> [Material shown]

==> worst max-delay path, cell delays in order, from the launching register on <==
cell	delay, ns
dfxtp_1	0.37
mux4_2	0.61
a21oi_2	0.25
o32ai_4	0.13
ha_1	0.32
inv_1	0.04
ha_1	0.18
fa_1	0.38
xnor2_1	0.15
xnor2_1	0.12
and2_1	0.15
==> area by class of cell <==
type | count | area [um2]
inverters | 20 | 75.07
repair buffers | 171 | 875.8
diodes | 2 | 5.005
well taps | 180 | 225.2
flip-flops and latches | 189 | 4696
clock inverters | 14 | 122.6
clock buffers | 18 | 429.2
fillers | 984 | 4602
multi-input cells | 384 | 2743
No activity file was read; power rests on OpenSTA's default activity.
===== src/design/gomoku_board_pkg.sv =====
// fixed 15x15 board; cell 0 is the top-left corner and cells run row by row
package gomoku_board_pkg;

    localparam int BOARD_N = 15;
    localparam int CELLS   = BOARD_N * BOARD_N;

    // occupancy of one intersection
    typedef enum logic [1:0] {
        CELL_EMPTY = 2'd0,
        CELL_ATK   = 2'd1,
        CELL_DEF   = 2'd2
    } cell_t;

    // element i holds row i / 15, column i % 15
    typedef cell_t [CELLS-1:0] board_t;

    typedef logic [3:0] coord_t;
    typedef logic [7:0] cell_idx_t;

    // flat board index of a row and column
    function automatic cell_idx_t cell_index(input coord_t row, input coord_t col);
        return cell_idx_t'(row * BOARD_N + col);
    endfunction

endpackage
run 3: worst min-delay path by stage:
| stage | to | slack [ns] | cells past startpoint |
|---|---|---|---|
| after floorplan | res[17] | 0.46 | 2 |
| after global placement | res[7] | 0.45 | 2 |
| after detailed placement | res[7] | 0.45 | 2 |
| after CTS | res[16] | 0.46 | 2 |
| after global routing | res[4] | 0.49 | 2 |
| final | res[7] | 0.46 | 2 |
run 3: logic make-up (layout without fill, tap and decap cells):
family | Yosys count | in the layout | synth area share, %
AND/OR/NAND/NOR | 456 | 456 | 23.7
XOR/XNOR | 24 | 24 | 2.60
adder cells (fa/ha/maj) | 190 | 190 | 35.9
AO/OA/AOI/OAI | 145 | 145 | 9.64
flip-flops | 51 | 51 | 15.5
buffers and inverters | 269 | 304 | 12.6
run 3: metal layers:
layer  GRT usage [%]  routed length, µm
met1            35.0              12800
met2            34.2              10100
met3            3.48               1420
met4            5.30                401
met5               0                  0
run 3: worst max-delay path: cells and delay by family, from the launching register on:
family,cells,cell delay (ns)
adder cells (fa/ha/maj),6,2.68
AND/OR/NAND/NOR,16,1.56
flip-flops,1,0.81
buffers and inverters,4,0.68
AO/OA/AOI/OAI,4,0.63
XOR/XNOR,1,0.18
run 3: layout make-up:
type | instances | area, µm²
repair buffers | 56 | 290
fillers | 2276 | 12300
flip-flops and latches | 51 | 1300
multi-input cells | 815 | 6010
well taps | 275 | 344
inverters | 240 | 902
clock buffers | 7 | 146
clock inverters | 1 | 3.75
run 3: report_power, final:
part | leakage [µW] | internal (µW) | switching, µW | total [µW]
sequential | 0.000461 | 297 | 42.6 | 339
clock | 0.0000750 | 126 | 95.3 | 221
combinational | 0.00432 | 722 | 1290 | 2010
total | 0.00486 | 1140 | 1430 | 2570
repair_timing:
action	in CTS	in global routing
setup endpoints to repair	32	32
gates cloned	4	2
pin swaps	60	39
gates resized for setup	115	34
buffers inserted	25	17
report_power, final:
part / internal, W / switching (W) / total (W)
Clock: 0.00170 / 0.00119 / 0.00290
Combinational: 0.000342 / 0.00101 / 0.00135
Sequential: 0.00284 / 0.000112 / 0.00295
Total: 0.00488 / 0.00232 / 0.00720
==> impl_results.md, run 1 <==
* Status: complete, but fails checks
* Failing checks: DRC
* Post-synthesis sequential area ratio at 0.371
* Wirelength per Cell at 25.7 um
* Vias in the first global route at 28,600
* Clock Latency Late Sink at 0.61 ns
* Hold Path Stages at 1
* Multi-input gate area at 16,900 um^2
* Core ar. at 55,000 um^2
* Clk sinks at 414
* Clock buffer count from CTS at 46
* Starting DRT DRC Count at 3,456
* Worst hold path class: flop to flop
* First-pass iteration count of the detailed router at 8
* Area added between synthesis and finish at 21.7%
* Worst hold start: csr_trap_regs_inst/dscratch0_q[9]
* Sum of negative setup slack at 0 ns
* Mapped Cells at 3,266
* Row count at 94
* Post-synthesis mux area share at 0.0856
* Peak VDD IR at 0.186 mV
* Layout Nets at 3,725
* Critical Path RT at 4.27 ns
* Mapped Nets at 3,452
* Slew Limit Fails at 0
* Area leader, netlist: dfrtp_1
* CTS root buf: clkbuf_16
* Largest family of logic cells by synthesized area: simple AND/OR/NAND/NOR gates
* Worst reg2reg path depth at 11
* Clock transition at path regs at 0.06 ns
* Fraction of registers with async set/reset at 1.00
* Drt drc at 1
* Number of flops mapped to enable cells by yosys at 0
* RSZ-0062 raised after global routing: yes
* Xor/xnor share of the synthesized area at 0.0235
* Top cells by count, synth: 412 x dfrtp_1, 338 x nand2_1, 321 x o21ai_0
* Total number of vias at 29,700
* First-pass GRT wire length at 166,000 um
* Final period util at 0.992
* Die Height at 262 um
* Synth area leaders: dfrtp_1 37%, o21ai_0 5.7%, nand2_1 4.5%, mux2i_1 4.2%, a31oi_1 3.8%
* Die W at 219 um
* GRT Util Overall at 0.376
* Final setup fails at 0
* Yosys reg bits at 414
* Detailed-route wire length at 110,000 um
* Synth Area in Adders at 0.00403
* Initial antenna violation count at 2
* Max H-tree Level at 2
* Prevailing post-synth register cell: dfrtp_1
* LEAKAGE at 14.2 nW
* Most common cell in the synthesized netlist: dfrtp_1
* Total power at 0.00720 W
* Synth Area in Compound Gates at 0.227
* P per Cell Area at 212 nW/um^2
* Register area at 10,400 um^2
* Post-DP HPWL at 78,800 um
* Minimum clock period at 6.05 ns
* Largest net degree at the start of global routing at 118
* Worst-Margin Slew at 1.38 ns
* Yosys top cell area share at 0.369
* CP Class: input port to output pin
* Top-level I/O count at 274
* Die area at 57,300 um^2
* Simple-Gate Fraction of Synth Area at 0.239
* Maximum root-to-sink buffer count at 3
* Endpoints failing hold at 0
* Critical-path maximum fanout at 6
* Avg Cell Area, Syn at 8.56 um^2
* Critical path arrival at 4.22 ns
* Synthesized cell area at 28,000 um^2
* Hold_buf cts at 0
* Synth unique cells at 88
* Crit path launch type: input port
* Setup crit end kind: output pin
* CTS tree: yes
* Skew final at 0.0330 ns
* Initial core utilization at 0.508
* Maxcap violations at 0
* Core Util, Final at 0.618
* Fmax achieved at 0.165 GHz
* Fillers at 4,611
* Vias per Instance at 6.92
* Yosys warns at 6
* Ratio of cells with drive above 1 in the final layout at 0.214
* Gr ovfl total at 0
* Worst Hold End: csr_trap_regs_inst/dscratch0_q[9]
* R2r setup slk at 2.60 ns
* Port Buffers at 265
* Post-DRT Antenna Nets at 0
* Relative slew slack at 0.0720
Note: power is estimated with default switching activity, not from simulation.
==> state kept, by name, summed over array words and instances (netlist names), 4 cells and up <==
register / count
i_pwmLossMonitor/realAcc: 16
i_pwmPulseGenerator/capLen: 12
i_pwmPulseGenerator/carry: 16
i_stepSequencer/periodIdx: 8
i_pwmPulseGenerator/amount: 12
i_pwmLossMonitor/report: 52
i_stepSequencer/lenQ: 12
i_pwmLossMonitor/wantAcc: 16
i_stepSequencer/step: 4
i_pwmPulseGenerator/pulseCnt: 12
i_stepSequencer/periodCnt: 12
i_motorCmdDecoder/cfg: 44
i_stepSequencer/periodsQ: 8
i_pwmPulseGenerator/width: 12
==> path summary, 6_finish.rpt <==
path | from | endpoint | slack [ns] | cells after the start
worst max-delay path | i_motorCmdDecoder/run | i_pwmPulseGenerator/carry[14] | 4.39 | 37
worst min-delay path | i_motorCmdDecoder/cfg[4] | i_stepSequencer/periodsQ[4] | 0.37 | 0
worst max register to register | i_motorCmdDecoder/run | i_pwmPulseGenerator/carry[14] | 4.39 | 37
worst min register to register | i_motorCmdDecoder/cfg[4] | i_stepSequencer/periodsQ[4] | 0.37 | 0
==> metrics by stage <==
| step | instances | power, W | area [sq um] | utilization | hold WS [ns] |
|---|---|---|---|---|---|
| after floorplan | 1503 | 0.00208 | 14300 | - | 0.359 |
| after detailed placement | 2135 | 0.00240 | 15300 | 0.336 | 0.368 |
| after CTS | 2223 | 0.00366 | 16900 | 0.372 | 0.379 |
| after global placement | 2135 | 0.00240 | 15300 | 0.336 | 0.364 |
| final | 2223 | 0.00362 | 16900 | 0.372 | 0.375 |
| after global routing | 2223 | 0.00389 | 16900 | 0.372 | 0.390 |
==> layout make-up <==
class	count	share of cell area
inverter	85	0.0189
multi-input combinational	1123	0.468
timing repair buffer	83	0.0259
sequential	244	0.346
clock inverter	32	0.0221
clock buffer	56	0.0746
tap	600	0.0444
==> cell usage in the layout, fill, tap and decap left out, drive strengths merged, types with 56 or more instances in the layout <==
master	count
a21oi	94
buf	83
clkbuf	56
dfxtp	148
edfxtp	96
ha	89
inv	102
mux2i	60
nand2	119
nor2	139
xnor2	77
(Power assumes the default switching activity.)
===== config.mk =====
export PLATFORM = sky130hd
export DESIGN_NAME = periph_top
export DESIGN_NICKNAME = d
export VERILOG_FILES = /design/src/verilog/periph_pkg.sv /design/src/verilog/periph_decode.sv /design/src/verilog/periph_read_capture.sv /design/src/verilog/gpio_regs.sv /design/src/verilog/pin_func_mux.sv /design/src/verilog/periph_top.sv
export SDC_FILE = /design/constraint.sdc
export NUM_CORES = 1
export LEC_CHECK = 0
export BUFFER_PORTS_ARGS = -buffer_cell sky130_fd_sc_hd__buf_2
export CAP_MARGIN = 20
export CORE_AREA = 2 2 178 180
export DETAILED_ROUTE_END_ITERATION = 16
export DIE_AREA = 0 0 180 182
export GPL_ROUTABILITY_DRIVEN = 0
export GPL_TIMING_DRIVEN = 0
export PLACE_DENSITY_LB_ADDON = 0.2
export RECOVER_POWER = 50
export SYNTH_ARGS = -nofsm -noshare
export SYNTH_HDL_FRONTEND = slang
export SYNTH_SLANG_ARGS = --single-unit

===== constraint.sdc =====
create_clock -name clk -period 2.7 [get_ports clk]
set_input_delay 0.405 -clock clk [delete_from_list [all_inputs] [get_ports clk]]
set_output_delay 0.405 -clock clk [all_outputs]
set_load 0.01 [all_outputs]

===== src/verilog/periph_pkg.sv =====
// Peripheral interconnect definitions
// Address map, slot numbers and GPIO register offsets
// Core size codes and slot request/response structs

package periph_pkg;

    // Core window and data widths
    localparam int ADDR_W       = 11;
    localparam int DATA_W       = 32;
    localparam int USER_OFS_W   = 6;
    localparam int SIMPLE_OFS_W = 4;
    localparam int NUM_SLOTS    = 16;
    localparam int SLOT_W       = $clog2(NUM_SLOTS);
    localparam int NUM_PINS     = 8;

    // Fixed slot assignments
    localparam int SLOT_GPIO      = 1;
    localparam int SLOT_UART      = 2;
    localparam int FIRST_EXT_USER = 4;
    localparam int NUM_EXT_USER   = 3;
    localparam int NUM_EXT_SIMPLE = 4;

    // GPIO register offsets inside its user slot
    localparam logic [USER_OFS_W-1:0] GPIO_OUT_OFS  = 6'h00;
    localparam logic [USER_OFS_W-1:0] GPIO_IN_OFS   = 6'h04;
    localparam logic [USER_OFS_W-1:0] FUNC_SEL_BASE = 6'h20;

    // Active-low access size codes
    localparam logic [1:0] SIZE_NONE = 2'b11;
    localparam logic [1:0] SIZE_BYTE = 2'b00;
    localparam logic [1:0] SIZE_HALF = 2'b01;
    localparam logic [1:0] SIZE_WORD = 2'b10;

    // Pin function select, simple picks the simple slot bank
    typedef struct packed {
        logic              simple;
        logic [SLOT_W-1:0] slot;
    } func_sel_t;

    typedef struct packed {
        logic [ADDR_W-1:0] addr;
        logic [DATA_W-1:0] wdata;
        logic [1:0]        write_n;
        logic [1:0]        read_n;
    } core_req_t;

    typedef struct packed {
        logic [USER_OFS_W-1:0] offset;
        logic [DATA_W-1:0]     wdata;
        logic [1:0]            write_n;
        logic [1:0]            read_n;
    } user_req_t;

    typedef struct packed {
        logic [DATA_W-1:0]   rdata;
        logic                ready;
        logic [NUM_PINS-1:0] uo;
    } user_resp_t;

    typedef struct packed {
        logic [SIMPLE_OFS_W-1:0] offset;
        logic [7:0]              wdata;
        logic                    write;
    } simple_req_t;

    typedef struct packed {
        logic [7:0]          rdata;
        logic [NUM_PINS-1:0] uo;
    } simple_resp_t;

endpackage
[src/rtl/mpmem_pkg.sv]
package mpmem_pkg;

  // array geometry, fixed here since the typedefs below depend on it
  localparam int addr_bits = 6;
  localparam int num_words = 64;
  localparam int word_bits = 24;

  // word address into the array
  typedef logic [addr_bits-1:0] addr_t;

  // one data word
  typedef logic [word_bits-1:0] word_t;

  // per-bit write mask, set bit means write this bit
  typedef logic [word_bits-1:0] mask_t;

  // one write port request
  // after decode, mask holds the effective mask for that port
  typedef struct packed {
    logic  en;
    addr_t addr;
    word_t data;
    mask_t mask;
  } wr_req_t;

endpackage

> [Exercise]
From the very first line of the records down to the line with "well taps | 180 | 225.2", please write out each line exactly, including both ends and no other lines.

> [Written reply]
==> worst max-delay path, cell delays in order, from the launching register on <==
cell	delay, ns
dfxtp_1	0.37
mux4_2	0.61
a21oi_2	0.25
o32ai_4	0.13
ha_1	0.32
inv_1	0.04
ha_1	0.18
fa_1	0.38
xnor2_1	0.15
xnor2_1	0.12
and2_1	0.15
==> area by class of cell <==
type | count | area [um2]
inverters | 20 | 75.07
repair buffers | 171 | 875.8
diodes | 2 | 5.005
well taps | 180 | 225.2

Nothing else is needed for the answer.